→ **Exercise directions**:
From the entries, copy each line that includes "localparam".

:::::

Background: an optimization exercise with open tools, aiming at small area. Do not read the settings as production practice.
The RTL was checked by simulation tests, not by an equivalence proof against the original design.
No activity file was given, so power comes from the tool's default toggle rates.

**flow/config.mk**
```make
export PLATFORM = sky130hd
export DESIGN_NAME = button_press_classifier_queue_unit
export DESIGN_NICKNAME = button_press_classifier_queue_unit
export VERILOG_FILES = /design/flow/design.v
export SDC_FILE = /design/flow/constraint.sdc
export NUM_CORES = 4
export LEC_CHECK = 0
export CAP_MARGIN = 20
export CORE_MARGIN = 2
export CORE_UTILIZATION = 40
export SLEW_MARGIN = 20
```
**flow/design.v**
```verilog
`timescale 1ns / 1ps
package bpcq_pkg;
   localparam logic [15:0] SHORT_TICKS_RST   = 16'd5;
   localparam logic [15:0] LONG_TICKS_RST    = 16'd100;
   localparam logic [15:0] BEEP_TICKS_RST    = 16'd10;
   localparam logic [15:0] GATHER_WINDOW_RST = 16'd100;
endpackage
`timescale 1ns / 1ps
module bpcq_scan (
   input  logic        clock,
   input  logic        reset,
   input  logic        scan_en,
   input  logic [7:0]  lvl,
   input  logic [31:0] now,
   input  logic [15:0] short_ticks,
   input  logic [15:0] long_ticks,
   input  logic [15:0] beep_ticks,
   input  logic [15:0] window,
   input  logic        full,
   output logic        push,
   output logic [8:0]  push_entry,
   output logic        beep_start,
   output logic        beep_stop,
   output logic        fire
);
   logic [15:0] beep;
   logic [7:0]  pmask;
   logic        plong;
   logic [31:0] last;
   logic [7:0] ge_s, ge_l, rose;
   for (genvar i = 0; i < 8; i++) begin : g_lane
      bpcq_lane u_lane (
         .clock       (clock),
         .reset       (reset),
         .scan_en     (scan_en),
         .lvl         (lvl[i]),
         .short_ticks (short_ticks),
         .long_ticks  (long_ticks),
         .ge_s        (ge_s[i]),
         .ge_l        (ge_l[i]),
         .rose        (rose[i])
      );
   end
   logic [7:0] mask, lng;
   assign mask = lvl & (ge_s | ge_l);
   assign lng  = lvl & ge_l;
   logic [16:0] bw;
   logic [15:0] dec;
   logic        beep_le1;
   assign bw[0] = 1'b1;
   for (genvar k = 0; k < 16; k++) begin : g_beep
      assign dec[k]  = beep[k] ^ bw[k];
      assign bw[k+1] = bw[k] & ~beep[k];
   end
   assign beep_le1   = (beep[15:1] == 15'd0);
   assign beep_stop  = beep_le1 && beep[0];
   assign beep_start = beep_le1 && (rose != 8'd0);
   always_ff @(posedge clock) begin
      if (reset) begin
         beep <= 16'd0;
      end else if (scan_en) begin
         if (beep_start)   beep <= beep_ticks;
         else if (!bw[16]) beep <= dec;
      end
   end
   logic [7:0]  mm;
   logic        lm, any_mask;
   logic [16:0] qc, wc;
   logic [15:0] quiet, eq_hi;
   logic        z0, z1, hi_nz;
   assign any_mask = (mask != 8'd0);
   assign mm       = pmask | mask;
   assign lm       = plong | (lng != 8'd0);
   assign qc[0]    = 1'b1;
   assign wc[0]    = 1'b1;
   for (genvar k = 0; k < 16; k++) begin : g_quiet
      assign quiet[k] = now[k] ^ ~last[k] ^ qc[k];
      assign qc[k+1]  = (now[k] & ~last[k]) | (now[k] & qc[k]) | (~last[k] & qc[k]);
      assign wc[k+1]  = (quiet[k] & ~window[k]) | (quiet[k] & wc[k]) | (~window[k] & wc[k]);
   end
   assign eq_hi = ~(now[31:16] ^ last[31:16]);
   assign z0    = (eq_hi == 16'hFFFF);
   assign z1    = !eq_hi[0] &&
                  ((eq_hi[15:1] ^ (now[30:16] | ~last[30:16])) == 15'd0);
   assign hi_nz = qc[16] ? !z0 : !z1;
   assign fire  = (mm != 8'd0) &&
                  (any_mask ? (window == 16'd0) : (hi_nz || wc[16]));
   assign push       = scan_en && fire && !full;
   assign push_entry = {mm, lm};
   always_ff @(posedge clock) begin
      if (reset) begin
         pmask <= 8'd0;
         plong <= 1'b0;
      end else if (scan_en) begin
         pmask <= fire ? 8'd0 : mm;
         plong <= !fire && lm;
      end
   end
   always_ff @(posedge clock) begin
      if (scan_en && any_mask) begin
         last <= now;
      end
   end
endmodule
module bpcq_lane (
   input  logic        clock,
   input  logic        reset,
   input  logic        scan_en,
   input  logic        lvl,
   input  logic [15:0] short_ticks,
   input  logic [15:0] long_ticks,
   output logic        ge_s,
   output logic        ge_l,
   output logic        rose
);
   logic [15:0] hold, sum;
   logic [16:0] t, cs, cl;
   logic        clr;
   assign t[0] = scan_en && !lvl;
   for (genvar k = 0; k < 16; k++) begin : g_inc
      assign sum[k] = hold[k] ^ t[k];
      assign t[k+1] = hold[k] & t[k];
   end
   assign cs[0] = 1'b1;
   assign cl[0] = 1'b1;
   for (genvar k = 0; k < 16; k++) begin : g_cmp
      assign cs[k+1] = (hold[k] & ~short_ticks[k]) | (hold[k] & cs[k]) | (~short_ticks[k] & cs[k]);
      assign cl[k+1] = (hold[k] & ~long_ticks[k]) | (hold[k] & cl[k]) | (~long_ticks[k] & cl[k]);
   end
   assign ge_s = cs[16];
   assign ge_l = cl[16];
   assign rose = !lvl && !t[16] && (sum == short_ticks);
   assign clr = reset || (scan_en && lvl);
   always_ff @(posedge clock) begin
      hold <= clr ? 16'd0 : (sum | {16{t[16]}});
   end
endmodule
`timescale 1ns / 1ps
module bpcq_queue (
   input  logic       clock,
   input  logic       reset,
   input  logic       push,
   input  logic [8:0] push_entry,
   input  logic       pop,
   input  logic       rd_en,
   output logic       empty,
   output logic       full,
   output logic [8:0] rd_entry
);
   logic [8:0] slot [0:14];
   logic [3:0] count;
   assign empty = (count == 4'd0);
   assign full  = (count == 4'd15);
   always_ff @(posedge clock) begin
      if (reset) begin
         count <= 4'd0;
      end else if (push) begin
         count <= count + 4'd1;
      end else if (pop && !empty) begin
         count <= count - 4'd1;
      end
   end
   always_ff @(posedge clock) begin
      if (push) begin
         slot[0] <= push_entry;
         for (int k = 1; k < 15; k++) begin
            slot[k] <= slot[k-1];
         end
      end
   end
   always_comb begin
      rd_entry = 9'd0;
      for (int k = 0; k < 15; k++) begin
         rd_entry = rd_entry | ({9{rd_en && (count == 4'(k))}} & slot[k]);
      end
   end
endmodule
`timescale 1ns / 1ps
module button_press_classifier_queue_unit (
   input  logic        clock,
   input  logic        reset,
   input  logic        req_valid,
   output logic        req_stall,
   input  logic [40:0] req_payload_bits,
   output logic        rsp_valid,
   input  logic        rsp_stall,
   output logic [13:0] rsp_payload_bits,
   input  logic        csr_valid,
   output logic        csr_ready,
   input  logic [1:0]  csr_index,
   input  logic [15:0] csr_wdata
);
   logic        rsp_valid_ff;
   logic        req_fire, scan_en, pop_en;
   logic [15:0] short_ticks, long_ticks, beep_ticks, window;
   logic        push, fire, beep_start, beep_stop, empty, full;
   logic [8:0]  push_entry, rd_entry;
   logic [3:0]  flags_ff;
   logic        pop_valid_ff;
   assign req_stall = rsp_valid_ff && rsp_stall;
   assign req_fire  = req_valid && !req_stall;
   assign scan_en   = req_fire && !req_payload_bits[40];
   assign pop_en    = req_fire && req_payload_bits[40];
   assign csr_ready = 1'b1;
   always_ff @(posedge clock) begin
      if (reset) begin
         short_ticks <= bpcq_pkg::SHORT_TICKS_RST;
         long_ticks  <= bpcq_pkg::LONG_TICKS_RST;
         beep_ticks  <= bpcq_pkg::BEEP_TICKS_RST;
         window      <= bpcq_pkg::GATHER_WINDOW_RST;
      end else if (csr_valid) begin
         case (csr_index)
            2'd0: short_ticks <= csr_wdata;
            2'd1: long_ticks  <= csr_wdata;
            2'd2: beep_ticks  <= csr_wdata;
            default: window   <= csr_wdata;
         endcase
      end
   end
   bpcq_scan u_scan (
      .clock       (clock),
      .reset       (reset),
      .scan_en     (scan_en),
      .lvl         (req_payload_bits[39:32]),
      .now         (req_payload_bits[31:0]),
      .short_ticks (short_ticks),
      .long_ticks  (long_ticks),
      .beep_ticks  (beep_ticks),
      .window      (window),
      .full        (full),
      .push        (push),
      .push_entry  (push_entry),
      .beep_start  (beep_start),
      .beep_stop   (beep_stop),
      .fire        (fire)
   );
   bpcq_queue u_queue (
      .clock      (clock),
      .reset      (reset),
      .push       (push),
      .push_entry (push_entry),
      .pop        (pop_en),
      .rd_en      (pop_valid_ff),
      .empty      (empty),
      .full       (full),
      .rd_entry   (rd_entry)
   );
   always_ff @(posedge clock) begin
      rsp_valid_ff <= !reset && (req_valid || req_stall);
   end
   always_ff @(posedge clock) begin
      if (req_fire) begin
         flags_ff     <= scan_en ? {beep_start, beep_stop, fire && !full, fire && full} : 4'd0;
         pop_valid_ff <= pop_en && !empty;
      end
   end
   assign rsp_valid        = rsp_valid_ff;
   assign rsp_payload_bits = {flags_ff, pop_valid_ff, rd_entry};
endmodule
```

:::::

→ **Solution for this task**:
   localparam logic [15:0] SHORT_TICKS_RST   = 16'd5;
   localparam logic [15:0] LONG_TICKS_RST    = 16'd100;
   localparam logic [15:0] BEEP_TICKS_RST    = 16'd10;
   localparam logic [15:0] GATHER_WINDOW_RST = 16'd100;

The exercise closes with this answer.